Augustin Verot was the Church’s enfant terrible, a man as contradictory as he was controversial. As the Church’s first prelate in Florida (1858-1876), he preached vehemently against the abuse of individual slaves and on behalf of slave rights but was nevertheless determined to use Church teachings and his pulpit to defend slavery as an institution. A vocal champion of the Rebels’ cause against the Yankees, he nevertheless took his priests, in the winter of 1863, to the notorious prison camp at Andersonville, Georgia, to treat the tens of thousands of Union soldiers held there.

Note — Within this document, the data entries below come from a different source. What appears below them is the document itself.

### src/rtl/core/rsi_pkg.sv
// ---------------------------------------------------------------------------
// rsi_pkg
// shared widths, constants, types and helper functions of the rsi unit
// ---------------------------------------------------------------------------
package rsi_pkg;

    localparam int PRICE_W      = 32;
    localparam int AVG_FRAC_W   = 16;
    localparam int MOVE_W       = PRICE_W + AVG_FRAC_W;
    localparam int AVG_W        = MOVE_W + 6;
    localparam int SUM_W        = MOVE_W + 1;
    localparam int NUM_W        = 64;
    localparam int PERIOD_W     = 7;
    localparam int REM_W        = 6;
    localparam int RSI_W        = 15;
    localparam int OUT_DATA_W   = 16;
    localparam int RATIO_STEPS  = RSI_W;
    localparam int DIVN_STEPS   = AVG_W / 2;
    localparam int ITER_W       = 5;

    localparam logic [PERIOD_W-1:0] PERIOD_MIN   = 7'd2;
    localparam logic [PERIOD_W-1:0] PERIOD_MAX   = 7'd64;
    localparam logic [PERIOD_W-1:0] PERIOD_RESET = 7'd14;
    localparam logic [RSI_W-1:0]    RSI_HALF     = 15'd12800;

    typedef struct packed {
        logic load;
        logic move;
        logic acc;
        logic divn;
        logic prep1;
        logic prep2;
        logic divr;
        logic emit;
    } t_rsi_cmd;

    typedef struct packed {
        logic start_series;
        logic warming;
        logic warm_last;
        logic iter_done;
        logic out_free;
    } t_rsi_stat;

    function automatic logic [PERIOD_W-1:0] clamp_period(input logic [PERIOD_W-1:0] p);
        logic [PERIOD_W-1:0] r;
        r = p;
        if (p < PERIOD_MIN) begin
            r = PERIOD_MIN;
        end else if (p > PERIOD_MAX) begin
            r = PERIOD_MAX;
        end
        return r;
    endfunction

    // one restoring step of a division by the period, returns {remainder, quotient bit}
    function automatic logic [REM_W:0] divn_step(input logic [REM_W-1:0] rem,
                                                  input logic din,
                                                  input logic [PERIOD_W-1:0] n);
        logic [PERIOD_W-1:0] t;
        logic [PERIOD_W-1:0] d;
        t = {rem, din};
        d = t - n;
        if (t >= n) begin
            return {d[REM_W-1:0], 1'b1};
        end
        return {t[REM_W-1:0], 1'b0};
    endfunction

endpackage

### src/rtl/core/rsi_ctrl.sv
// ---------------------------------------------------------------------------
// rsi_ctrl
// sequencer of the rsi unit: steps one request through update and, when a result is due, divide and ratio
// ---------------------------------------------------------------------------
module rsi_ctrl (
    input  logic               i_clk,
    input  logic               i_rst_n,
    input  logic               i_s_tvalid,
    output logic               o_s_tready,
    input  rsi_pkg::t_rsi_stat i_stat,
    output rsi_pkg::t_rsi_cmd  o_cmd
);
    import rsi_pkg::*;

    localparam logic [2:0] S_IDLE  = 3'd0;
    localparam logic [2:0] S_MOVE  = 3'd1;
    localparam logic [2:0] S_ACC   = 3'd2;
    localparam logic [2:0] S_DIVN  = 3'd3;
    localparam logic [2:0] S_PREP1 = 3'd4;
    localparam logic [2:0] S_PREP2 = 3'd5;
    localparam logic [2:0] S_DIVR  = 3'd6;
    localparam logic [2:0] S_DONE  = 3'd7;

    logic [2:0] r_state;
    logic [2:0] n_state;

    assign o_s_tready = (r_state == S_IDLE);

    always_comb begin
        n_state = r_state;
        o_cmd   = '0;
        unique case (r_state)
            S_IDLE: begin
                if (i_s_tvalid) begin
                    o_cmd.load = 1'b1;
                    n_state    = S_MOVE;
                end
            end
            S_MOVE: begin
                o_cmd.move = 1'b1;
                n_state    = i_stat.start_series ? S_IDLE : S_ACC;
            end
            S_ACC: begin
                o_cmd.acc = 1'b1;
                n_state   = (i_stat.warming && !i_stat.warm_last) ? S_IDLE : S_DIVN;
            end
            S_DIVN: begin
                o_cmd.divn = 1'b1;
                if (i_stat.iter_done) begin
                    n_state = S_PREP1;
                end
            end
            S_PREP1: begin
                o_cmd.prep1 = 1'b1;
                n_state     = S_PREP2;
            end
            S_PREP2: begin
                o_cmd.prep2 = 1'b1;
                n_state     = S_DIVR;
            end
            S_DIVR: begin
                o_cmd.divr = 1'b1;
                if (i_stat.iter_done) begin
                    n_state = S_DONE;
                end
            end
            S_DONE: begin
                if (i_stat.out_free) begin
                    o_cmd.emit = 1'b1;
                    n_state    = S_IDLE;
                end
            end
        endcase
    end

    always_ff @(posedge i_clk) begin
        if (!i_rst_n) begin
            r_state <= S_IDLE;
        end else begin
            r_state <= n_state;
        end
    end

endmodule

### src/rtl/core/rsi_datapath.sv
// ---------------------------------------------------------------------------
// rsi_datapath
// price history, wilder averages, serial dividers and output register
// ---------------------------------------------------------------------------
module rsi_datapath (
    input  logic                         i_clk,
    input  logic                         i_rst_n,
    input  logic                         i_cfg_wr_en,
    input  logic [rsi_pkg::PERIOD_W-1:0] i_cfg_wr_data,
    input  logic [rsi_pkg::PRICE_W-1:0]  i_price,
    input  logic                         i_restart,
    input  rsi_pkg::t_rsi_cmd            i_cmd,
    output rsi_pkg::t_rsi_stat           o_stat,
    input  logic                         i_m_tready,
    output logic                         o_m_tvalid,
    output logic [rsi_pkg::RSI_W-1:0]    o_rsi,
    output logic                         o_flat
);
    import rsi_pkg::*;

    logic [PERIOD_W-1:0] r_period, n_period;
    logic [PRICE_W-1:0]  r_price, n_price;
    logic                r_restart, n_restart;
    logic [PRICE_W-1:0]  r_prev, n_prev;
    logic                r_have_prev, n_have_prev;
    logic [PERIOD_W-1:0] r_cnt, n_cnt;
    logic [AVG_W-1:0]    r_gain, n_gain;
    logic [AVG_W-1:0]    r_loss, n_loss;
    logic [REM_W-1:0]    r_rem_g, n_rem_g;
    logic [REM_W-1:0]    r_rem_l, n_rem_l;
    logic [MOVE_W-1:0]   r_up, n_up;
    logic [MOVE_W-1:0]   r_down, n_down;
    logic [AVG_W-1:0]    r_mg, n_mg;
    logic [AVG_W-1:0]    r_ml, n_ml;
    logic [SUM_W-1:0]    r_sum, n_sum;
    logic [NUM_W-1:0]    r_rq, n_rq;
    logic [ITER_W-1:0]   r_iter, n_iter;
    logic                r_out_valid, n_out_valid;
    logic [RSI_W-1:0]    r_out_rsi, n_out_rsi;
    logic                r_out_flat, n_out_flat;

    logic [PERIOD_W-1:0] per_n;
    logic [PERIOD_W-1:0] per_nm1;
    logic [PRICE_W-1:0]  diff_up;
    logic [PRICE_W-1:0]  diff_down;
    logic                rising;
    logic [REM_W:0]      g_s1, g_s0, l_s1, l_s0;
    logic [NUM_W-1:0]    gain_ext;
    logic [SUM_W:0]      rt;
    logic [SUM_W:0]      rd;

    assign per_n     = clamp_period(r_period);
    assign per_nm1   = per_n - 7'd1;
    assign rising    = (r_price >= r_prev);
    assign diff_up   = r_price - r_prev;
    assign diff_down = r_prev - r_price;
    assign gain_ext  = NUM_W'(r_gain);

    assign g_s1 = divn_step(r_rem_g, r_gain[AVG_W-1], per_n);
    assign g_s0 = divn_step(g_s1[REM_W:1], r_gain[AVG_W-2], per_n);
    assign l_s1 = divn_step(r_rem_l, r_loss[AVG_W-1], per_n);
    assign l_s0 = divn_step(l_s1[REM_W:1], r_loss[AVG_W-2], per_n);

    assign rt = {r_rq[NUM_W-1:RATIO_STEPS], r_rq[RATIO_STEPS-1]};
    assign rd = rt - {1'b0, r_sum};

    assign o_stat.start_series = r_restart || !r_have_prev;
    assign o_stat.warming      = (r_cnt < per_n);
    assign o_stat.warm_last    = (r_cnt == per_nm1);
    assign o_stat.iter_done    = (r_iter == '0);
    assign o_stat.out_free     = !r_out_valid || i_m_tready;

    assign o_m_tvalid = r_out_valid;
    assign o_rsi      = r_out_rsi;
    assign o_flat     = r_out_flat;

    always_comb begin
        n_period    = r_period;
        n_price     = r_price;
        n_restart   = r_restart;
        n_prev      = r_prev;
        n_have_prev = r_have_prev;
        n_cnt       = r_cnt;
        n_gain      = r_gain;
        n_loss      = r_loss;
        n_rem_g     = r_rem_g;
        n_rem_l     = r_rem_l;
        n_up        = r_up;
        n_down      = r_down;
        n_mg        = r_mg;
        n_ml        = r_ml;
        n_sum       = r_sum;
        n_rq        = r_rq;
        n_iter      = r_iter;
        n_out_valid = r_out_valid;
        n_out_rsi   = r_out_rsi;
        n_out_flat  = r_out_flat;

        if (i_cmd.load) begin
            n_price   = i_price;
            n_restart = i_restart;
        end

        if (i_cmd.move) begin
            n_prev = r_price;
            if (r_restart || !r_have_prev) begin
                n_have_prev = 1'b1;
                n_cnt       = '0;
                n_gain      = '0;
                n_loss      = '0;
            end else begin
                n_up   = rising ? {diff_up, AVG_FRAC_W'(0)} : '0;
                n_down = rising ? '0 : {diff_down, AVG_FRAC_W'(0)};
                n_mg   = AVG_W'(r_gain[MOVE_W-1:0]) * AVG_W'(per_nm1[REM_W-1:0]);
                n_ml   = AVG_W'(r_loss[MOVE_W-1:0]) * AVG_W'(per_nm1[REM_W-1:0]);
            end
        end

        if (i_cmd.acc) begin
            if (r_cnt < per_n) begin
                n_gain = r_gain + AVG_W'(r_up);
                n_loss = r_loss + AVG_W'(r_down);
                n_cnt  = r_cnt + 7'd1;
            end else begin
                n_gain = r_mg + AVG_W'(r_up);
                n_loss = r_ml + AVG_W'(r_down);
            end
            n_rem_g = '0;
            n_rem_l = '0;
            n_iter  = ITER_W'(DIVN_STEPS - 1);
        end

        // two quotient bits per cycle for each average
        if (i_cmd.divn) begin
            n_gain  = {r_gain[AVG_W-3:0], g_s1[0], g_s0[0]};
            n_loss  = {r_loss[AVG_W-3:0], l_s1[0], l_s0[0]};
            n_rem_g = g_s0[REM_W:1];
            n_rem_l = l_s0[REM_W:1];
            n_iter  = r_iter - ITER_W'(1);
        end

        // numerator gain * 25600 + sum / 2, built from shifted terms
        if (i_cmd.prep1) begin
            n_sum = r_gain[SUM_W-1:0] + r_loss[SUM_W-1:0];
            n_rq  = (gain_ext << 14) + (gain_ext << 13);
        end

        if (i_cmd.prep2) begin
            n_rq   = r_rq + (gain_ext << 10) + NUM_W'(r_sum[SUM_W-1:1]);
            n_iter = ITER_W'(RATIO_STEPS - 1);
        end

        if (i_cmd.divr) begin
            if (rt >= {1'b0, r_sum}) begin
                n_rq = {rd[SUM_W-1:0], r_rq[RATIO_STEPS-2:0], 1'b1};
            end else begin
                n_rq = {rt[SUM_W-1:0], r_rq[RATIO_STEPS-2:0], 1'b0};
            end
            n_iter = r_iter - ITER_W'(1);
        end

        if (i_cmd.emit) begin
            n_out_valid = 1'b1;
            n_out_flat  = (r_sum == '0);
            n_out_rsi   = (r_sum == '0) ? RSI_HALF : r_rq[RSI_W-1:0];
        end else if (i_m_tready) begin
            n_out_valid = 1'b0;
        end

        if (i_cfg_wr_en) begin
            n_period    = i_cfg_wr_data;
            n_have_prev = 1'b0;
            n_cnt       = '0;
        end
    end

    always_ff @(posedge i_clk) begin
        if (!i_rst_n) begin
            r_period    <= PERIOD_RESET;
            r_have_prev <= 1'b0;
            r_cnt       <= '0;
            r_out_valid <= 1'b0;
            r_iter      <= '0;
        end else begin
            r_period    <= n_period;
            r_have_prev <= n_have_prev;
            r_cnt       <= n_cnt;
            r_out_valid <= n_out_valid;
            r_iter      <= n_iter;
        end
    end

    always_ff @(posedge i_clk) begin
        r_price    <= n_price;
        r_restart  <= n_restart;
        r_prev     <= n_prev;
        r_gain     <= n_gain;
        r_loss     <= n_loss;
        r_rem_g    <= n_rem_g;
        r_rem_l    <= n_rem_l;
        r_up       <= n_up;
        r_down     <= n_down;
        r_mg       <= n_mg;
        r_ml       <= n_ml;
        r_sum      <= n_sum;
        r_rq       <= n_rq;
        r_out_rsi  <= n_out_rsi;
        r_out_flat <= n_out_flat;
    end

endmodule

In this lively biography, Gannon also explores Verot’s memorable participation in debates of the First Vatican Council, where he was known for his trenchant interventions. Singularly, Verot argued in vain for the vindication of Galileo (who was condemned by the Church in the 17th century) and for more liberal attitudes toward scientific progress generally. He was, moreover, staunchly opposed to the newly proposed doctrine of papal infallibility, and urged ecumenical reconciliations with Protestant Christians.
Now available for the first time in paperback, Rebel Bishop is the clear-eyed and compelling story of Augustin Verot and his impact at a critical juncture of the histories of Florida, the Catholic Church, and the Civil War.
Michael Gannon is Distinguished Service Professor of History at the University of Florida. He is author of The Cross in the Sand: The Early Catholic Church in Florida, 1513-1870 (UPF, 1965, 1983), Operation Drumbeat (1990), the novel Secret Missions (1994), and the best-selling Florida: A Short History (UPF, 1993) and The New History of Florida (UPF, 1996).